Crinkly curves, Markov partitions and dimension

We consider the relationship between fractals and dynamical systems. In particular we look at how the construction of fractals in (D1) can be interpreted-in a dynamical setting and additionally used as a simple method of describing the construction of invariant sets of dynamical systems. There is often a confusion between Hausdorff dimension and capacity -which is much easier to compute- and we show that simple examples of fractals, arising in dynamical systems, exist for which the two quantities differ. In Chapter One we outline the mathematical background required in the rest of the thesis. Chapter Two reviews the work of F. M. Dekking on generating 'recurrent sets', which are types of fractals. We show how to interpret this construction dynamically. This approach enables us to calculate Hausdorff dimension and describe Hausdorff measure for certain recurrent sets.
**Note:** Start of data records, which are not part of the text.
[config.mk]
export PLATFORM = sky130hd
export DESIGN_NAME = status_reg_ext
export DESIGN_NICKNAME = d
export VERILOG_FILES = /design/src/rtl/status_reg_ext.sv
export SDC_FILE = /design/constraint.sdc
export NUM_CORES = 1
export LEC_CHECK = 0
export CAP_MARGIN = 20
export CORE_MARGIN = 2
export CORE_UTILIZATION = 35
export DETAILED_ROUTE_END_ITERATION = 7
export PLACE_DENSITY = 0.66
export SYNTH_ARGS = -nofsm -noshare
export SYNTH_HDL_FRONTEND = slang
export SYNTH_SLANG_ARGS = --single-unit
[constraint.sdc]
create_clock -name clk -period 2.6 [get_ports clk]
set_input_delay 0.39 -clock clk [delete_from_list [all_inputs] [get_ports clk]]
set_output_delay 0.39 -clock clk [all_outputs]
set_load 0.03 [all_outputs]
[src/rtl/status_reg_ext.sv]
// status_reg_ext: status register with flag/load/restore priority, LIFO shadow stack, push image and delayed interrupt mask
//   clk, reset (async, active-high)
//   flag_we/flag_in   per-bit flag update
//   load/load_data    whole-register load
//   save/restore      push/pop the shadow stack (both together swap status with the top entry)
//   brk_src           BRK bit value placed into push_image
//   status            registered status; push_image combinational push byte
//   irq_mask_eff      status[I_BIT] after I_DELAY cycles
//   stk_full/stk_empty/stk_err  registered stack flags, stk_err is a one-cycle pulse
module status_reg_ext #(
  parameter int WIDTH = 8,
  parameter int DEPTH = 4,
  parameter logic [WIDTH-1:0] ZERO_MASK = 8'h30,
  parameter logic [WIDTH-1:0] RESET_VAL = 8'h04,
  parameter int I_BIT = 2,
  parameter int BRK_BIT = 4,
  parameter int UNUSED_BIT = 5,
  parameter int I_DELAY = 1
) (
  input  logic             clk,
  input  logic             reset,
  input  logic [WIDTH-1:0] flag_we,
  input  logic [WIDTH-1:0] flag_in,
  input  logic             load,
  input  logic [WIDTH-1:0] load_data,
  input  logic             save,
  input  logic             restore,
  input  logic             brk_src,
  output logic [WIDTH-1:0] status,
  output logic [WIDTH-1:0] push_image,
  output logic             irq_mask_eff,
  output logic             stk_full,
  output logic             stk_empty,
  output logic             stk_err
);
  localparam int CW = $clog2(DEPTH + 1);
  localparam int AW = DEPTH > 1 ? $clog2(DEPTH) : 1;
  localparam logic [WIDTH-1:0] KEEP = ~ZERO_MASK;
  logic [WIDTH-1:0] r_status;
  logic [WIDTH-1:0] r_stk [DEPTH];
  logic [CW-1:0]    r_cnt;
  logic             r_full, r_empty, r_err;
  logic             w_empty, w_full, w_rvalid, w_swap, w_push, w_pop, w_err;
  logic [AW-1:0]    w_top_idx, w_wr_idx;
  logic [CW-1:0]    w_cnt_nxt;
  logic [WIDTH-1:0] w_status_nxt;
  always_comb begin
    w_empty      = r_cnt == '0;
    w_full       = r_cnt == CW'(DEPTH);
    w_rvalid     = restore & ~w_empty;
    w_swap       = save & w_rvalid;
    // save+restore on an empty stack degrades to a plain push
    w_push       = save & ~w_rvalid & ~w_full;
    w_pop        = w_rvalid & ~save;
    w_err        = (save & ~w_rvalid & w_full) | (restore & w_empty);
    w_top_idx    = AW'(r_cnt - CW'(1));
    w_wr_idx     = w_swap ? w_top_idx : AW'(r_cnt);
    w_cnt_nxt    = w_push ? r_cnt + CW'(1) : w_pop ? r_cnt - CW'(1) : r_cnt;
    w_status_nxt = KEEP & (w_rvalid ? r_stk[w_top_idx] :
                           load     ? load_data :
                           (r_status & ~flag_we) | (flag_in & flag_we));
  end
  always_ff @(posedge clk or posedge reset) begin
    if (reset) begin
      r_status <= RESET_VAL & KEEP;
      r_cnt    <= '0;
      r_full   <= 1'b0;
      r_empty  <= 1'b1;
      r_err    <= 1'b0;
    end else begin
      r_status <= w_status_nxt;
      r_cnt    <= w_cnt_nxt;
      r_full   <= w_cnt_nxt == CW'(DEPTH);
      r_empty  <= w_cnt_nxt == '0;
      r_err    <= w_err;
    end
  end
  // Entries hold the pre-edge status, which is already masked
  always_ff @(posedge clk) begin
    if (~reset & (w_push | w_swap)) r_stk[w_wr_idx] <= r_status;
  end
  always_comb begin
    push_image             = r_status;
    push_image[UNUSED_BIT] = 1'b1;
    push_image[BRK_BIT]    = brk_src;
  end
  generate
    if (I_DELAY == 0) begin : g_nodly
      assign irq_mask_eff = r_status[I_BIT];
    end else begin : g_dly
      logic [I_DELAY-1:0] r_irq;
      always_ff @(posedge clk or posedge reset) begin
        if (reset) r_irq <= {I_DELAY{RESET_VAL[I_BIT]}};
        else       r_irq <= I_DELAY'({r_irq, r_status[I_BIT]});
      end
      assign irq_mask_eff = r_irq[I_DELAY-1];
    end
  endgenerate
  assign status    = r_status;
  assign stk_full  = r_full;
  assign stk_empty = r_empty;
  assign stk_err   = r_err;
endmodule

-- Word level (Yosys, flattened, before mapping)
Memory sizes are Yosys's and may differ from the RTL's.
Index checks and enable logic that the tools add are counted.
- $add $sub $neg: 2
- $mul: 0
- divide/modulo/power cells: 0
- magnitude comparators: 0
- equality and inequality tests: 2
- shifts and indexed selects: 0
- mux-type cells: 7
- bitwise gates (word level): 19
- reduce and logical (&&, ||, !) cells: 2
- operators by type and width (cell ; count):
    8-bit AND ; 2
    8-bit 2-to-1 mux ; 2
    1-bit AND ; 8
    8-bit NOT ; 1
    8-bit bitwise OR ; 1
    3-bit equality test (second input constant) ; 2
    3-bit zero test ; 2
    3-bit 2-to-1 mux ; 2
    1-bit NOT ; 5
    3-bit by 1-bit adder with 3-bit output (second input constant) ; 1
    3-bit by 1-bit subtractor with 3-bit output (second input constant) ; 1
    1-bit 2-to-1 mux ; 2
    2-bit 2-to-1 mux ; 1
    1-bit bitwise OR ; 2
- bits in registers: 13
- latch bits: 0
- RAM bits: 24
- memory bits (read-only): 0
- input bits: 30
- output and inout port bits: 20
- word-level logic and storage cells: 39
- memories kept: 1
- memories (name ; words ; width ; rd ports ; clocked after memory_dff ; write ports ; RTL line ; source):
    r_stk ; 4 ; 6 ; 1 ; 0 ; 1 ; 40 ; logic [WIDTH-1:0] r_stk [DEPTH];

-- Depth between registers and ports, before layout
- word-level depth: 10
- mapped depth: 9
- mapped depth without buffers: 6

-- Least setup slack after synthesis
Ideal clock, no wire load.
- path type: reg-to-reg
- start: register r_cnt[0]
- end: memory r_stk[2][0] in the netlist's numbering, enable pin
- library setup time: 0.350 ns
- arrival: 1.961 ns
- required time: 2.250 ns
- setup slack: 0.290 ns
- cell stages (with the launch flop): 9
- buffers on the path: 2
- clock period less this slack: 2.310 ns
- path through: dfrtp_1 > buf_4 > clkinv_1 > ha_1 > nand2b_1 > and2_2 > buf_6 > a31o_2 > nor2_1
- cells in the longest elaborated chain, start to end: 10
- elaborated cells on any way between the ends: 15
- classes of those cells: add/sub (1); eq/ne (1); mux (3); bitwise (9); reduce/logical (1)
- ends and longest elaborated chain (element ; RTL line ; source):
    start, declared ; 41 ; logic [CW-1:0] r_cnt;
    start signal, assigned ; 72 ; r_cnt <= w_cnt_nxt;
    3-bit zero test ; 48 ; w_empty = r_cnt == '0;
    1-bit NOT ; 50 ; w_rvalid = restore & ~w_empty;
    1-bit AND ; 50 ;
    1-bit NOT ; 53 ; w_push = save & ~w_rvalid & ~w_full;
    1-bit AND (2 in series) ; 53 ;
    1-bit bitwise OR ; 80 ; if (~reset & (w_push | w_swap)) r_stk[w_wr_idx] <= r_status;
    1-bit AND ; 80 ;
    1-bit 2-to-1 mux ; 80 ;
    1-bit 2-to-1 mux (implied by the code) ; 80 ;
    end, declared ; 40 ;
Several ways; a longest one is shown, not always the timed one.

-- Worst setup path after layout
- start: register r_cnt[0]
- end: memory r_stk[1][5] in the netlist's numbering, enable pin
The elaborated chain is that of the path after synthesis.

==> results.json <==
{
  "outcome": "finished, final reports clean",
  "tritoncts.num_buffers": 5,
  "synth_flop_cell": "sky130_fd_sc_hd__edfxtp_1",
  "detail_route.drc_violations": 0,
  "utilization": 0.455,
  "clk-insertion-delay-late_ns": 0.29,
  "drv_cap": 0,
  "finalInstanceArea_um2": 2310,
  "globalplace.congestion": 0.770,
  "grt_setup_unrepaired": "false",
  "grt_max_degree": 17,
  "setup.worst_path.end_class": "register",
  "global_route.peak_usage_layer": "met2",
  "fp.dieW_um": 76.2,
  "timing.final.max_slew_violations": 0,
  "first_global_vias": 1266,
  "grt_usage": 0.131,
  "fin_crit_ns": 2.19,
  "final.period_utilization": 0.841,
  "setup_tns_ns": 0,
  "layout-drive-gt1-share": 0.163,
  "critical-path-slowest-cell": "sky130_fd_sc_hd__ha_1",
  "area.growth.synth_to_final_pct": 26.6,
  "layout.area.seq_um2": 1050,
  "timing.critical_path.required_ns": 2.60,
  "fin_nets": 210,
  "detail_route.iter0.violations": 42,
  "share_of_the_synthesized_area_in_the_top_cell_type": 0.395,
  "met3_track_demand_over_resource": 0.0450,
  "synth_async_sr_flop_share": 0.351,
  "power.ir.vdd_worst_mv": 0.670,
  "viasPerCell": 4.82,
  "post_synth_num_cell_types": 36,
  "static-leakage-power_nw": 0.864,
  "synth_area_per_cell_um2": 13.0,
  "synth-warning-count": 0,
  "cts_tree": "done",
  "power_per_cell_area_nw_per_um2": 1120,
  "min-delay-path-class": "register to register",
  "cp-start-kind": "register",
  "synthesis.area_um2": 1830,
  "synth.ff_latch_count": 37,
  "post-cts-setup-buffer-count": 0,
  "timing.max_slew.rel_slack": 0.659,
  "path_clk_slew_ns": 0.07,
  "yosys.cell_count.top_type": "sky130_fd_sc_hd__edfxtp_1",
  "die_height_um": 76.2,
  "cts.htree.levels": 2,
  "fill_cells": 466,
  "worst-endpoint-arrival_ns": 2.19,
  "grtUsageMet2": 0.224,
  "clock_tree.root_cell": "sky130_fd_sc_hd__clkbuf_8",
  "antenna_violations_before_repair": 0,
  "criticalPathCategory": "register to register",
  "overflow": 0,
  "hold_viol": 0,
  "post_synth_inst_count": 140,
  "clock-skew-final_ns": 0.00595,
  "io_pins": 50,
  "drt_wl_total_mm": 3.42,
  "place.detailed.hpwl_mm": 2.42,
  "antenna_left": 0,
  "detailed_place.area_um2": 2220,
  "multi_input_comb_area_um2": 624,
  "clock_tree_sinks": 37,
  "rows": 26,
  "ys_seq_area_frac": 0.575,
  "max_freq_mhz": 457,
  "routed-via-count": 1195,
  "cell_type_with_the_largest_total_area_after_synthesis": "sky130_fd_sc_hd__edfxtp_1",
  "timing.critical_path.slowest_cell_delay_ns": 0.37,
  "ys_top_cells_by_area": "sky130_fd_sc_hd__edfxtp_1, sky130_fd_sc_hd__dfrtp_1, sky130_fd_sc_hd__mux4_2, sky130_fd_sc_hd__mux2i_1, sky130_fd_sc_hd__buf_4",
  "cts_buffer_depth": 2,
  "path_cells": "clkinv_1, ha_1, mux2i_1, nand2_1, a211o_1, nor2_1, buf_4",
  "worst_slew_pin_slew_ns": 0.510,
  "postCtsHoldBufs": 0,
  "crit_path_max_fanout": 9,
  "detail_route.first_pass.iterations": 4,
  "total_die_area_um2": 5810,
  "routedWlPerCell_um": 13.8,
  "wire_length_of_the_first_global_routing_pass_mm": 5.94,
  "total_core_area_um2": 5070,
  "antennaDiodeCount": 0,
  "number_of_cells_upsized_or_downsized_after_cts": 0,
  "synth_edf_count": 24,
  "netlist_top_cells_count": "sky130_fd_sc_hd__edfxtp_1, sky130_fd_sc_hd__buf_4, sky130_fd_sc_hd__nor2_1",
  "setup-violations-final": 0,
  "grt_use_met1": 0.152,
  "portBuffers": 38,
  "start_util": 0.360
}
-- cells in the final DEF, fill, tap and decap left out, types with 3 or more instances in the layout --
cell                              Yosys  layout
sky130_fd_sc_hd__inv_1                3       3
sky130_fd_sc_hd__buf_4               11       9
sky130_fd_sc_hd__clkbuf_8             0       5
sky130_fd_sc_hd__dfstp_2              3       3
sky130_fd_sc_hd__dfrtp_1             10      10
sky130_fd_sc_hd__nand3_1              3       3
sky130_fd_sc_hd__nand2_1              8       8
sky130_fd_sc_hd__a21oi_1              7       7
sky130_fd_sc_hd__o21ai_0              6       6
sky130_fd_sc_hd__edfxtp_1            24      24
sky130_fd_sc_hd__conb_1               2       3
sky130_fd_sc_hd__nand2b_1             3       3
sky130_fd_sc_hd__mux4_2               6       6
sky130_fd_sc_hd__clkdlybuf4s50_1      0      38
sky130_fd_sc_hd__a31oi_1              3       3
sky130_fd_sc_hd__ha_1                 3       3
sky130_fd_sc_hd__nor2_1              11      11
sky130_fd_sc_hd__mux2i_1              9       9
-- cell type report --
class	instances	share of cell area
clock buffers	5	0.0298
clock inverters	3	0.00758
inverters	4	0.00650
multi-input cells	82	0.270
flip-flops and latches	37	0.454
well taps	70	0.0379
repair buffers	47	0.194
-- final timing paths --
| kind | from | end | slack, ns | cells after the start |
|---|---|---|---|---|
| max | r_cnt[0] | r_stk[1][5] | 0.41 | 7 |
| min | register | irq_mask_eff | 0.42 | 0 |
| max reg2reg | r_cnt[0] | r_stk[1][5] | 0.41 | 7 |
| min reg2reg | register | irq_mask_eff | 0.42 | 0 |
| max in group asynchronous | reset | irq_mask_eff | 1.88 | 3 |
| min in group asynchronous | reset | asynchronous set/reset pin | 0.47 | 3 |
-- cells by family (layout without fill, tap and decap cells) --
kind of cell | Yosys count | in the layout | synth area share
compound gates | 23 | 23 | 0.0802
fa+ha+maj | 3 | 3 | 0.0206
buf+inv | 22 | 59 | 0.0850
flops | 37 | 37 | 0.575
mux | 15 | 15 | 0.123
other cells | 2 | 3 | 0.00411
simple gates | 38 | 38 | 0.112
-- metal layers --
layer	part of all wire	routed length [um]	up-vias
met4	0.014	48	0
met3	0.054	186	6
li1	-	-	579
met5	0	0	-
met1	0.42	1450	577
met2	0.51	1740	33
-- critical path, delay by kind of cell (launching register included) --
kind | cells | cell delay [ns]
mux | 1 | 0.30
compound gates | 1 | 0.27
simple gates | 2 | 0.23
buf+inv | 2 | 0.37
fa+ha+maj | 1 | 0.37
flops | 1 | 0.36
-- stage by stage --
stage	std cells	power (mW)	worst slack [ns]	hold WS, ns
2_1_floorplan	141	1.86	0.290	0.273
3_3_place_gp	240	2.18	0.326	0.404
3_5_place_dp	240	2.22	0.283	0.409
4_1_cts	248	2.62	0.415	0.430
5_1_grt	248	2.76	0.208	0.437
6_report	248	2.58	0.414	0.424
-- where the power goes --
group / internal (mW) / total [mW] / leakage [nW] / switching [mW]
Sequential: 0.852 / 0.986 / 0.375 / 0.134
Clock: 0.185 / 0.381 / 0.0455 / 0.196
Combinational: 0.547 / 1.21 / 0.444 / 0.664
Note: power is estimated with default switching activity, not from simulation.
We also prove a conjecture of Dekking about conditions under which the best general estimate of dimension actually equals dimension. In Section One of Chapter Three recurrent sets are used to construct special Markou partitions for expanding endomorphisms of T2 and hyperbolic automorphisms of T3. These partitions have transition matrices closely related to the covering maps. It is also shown that Markov partitions can be constructed for the same map whose boundaries have different capacities. Section Two looks at the problem of coding between two Markov partitions for the same expanding endomorphism of T2. It is shown that there is a relationship between mean coding time and the capacities of the boundaries. Section Three uses recurrent sets to construct fractal subsets of tori which have non-dense orbits under the above mappings. Finally, Chapter Four calculates capacity and Hausdorff dimension for a class of fractals (which are also recurrent sets) whose scaling maps are-not similitudes. Examples are given for which capacity and Hausdorff dimension give different answers.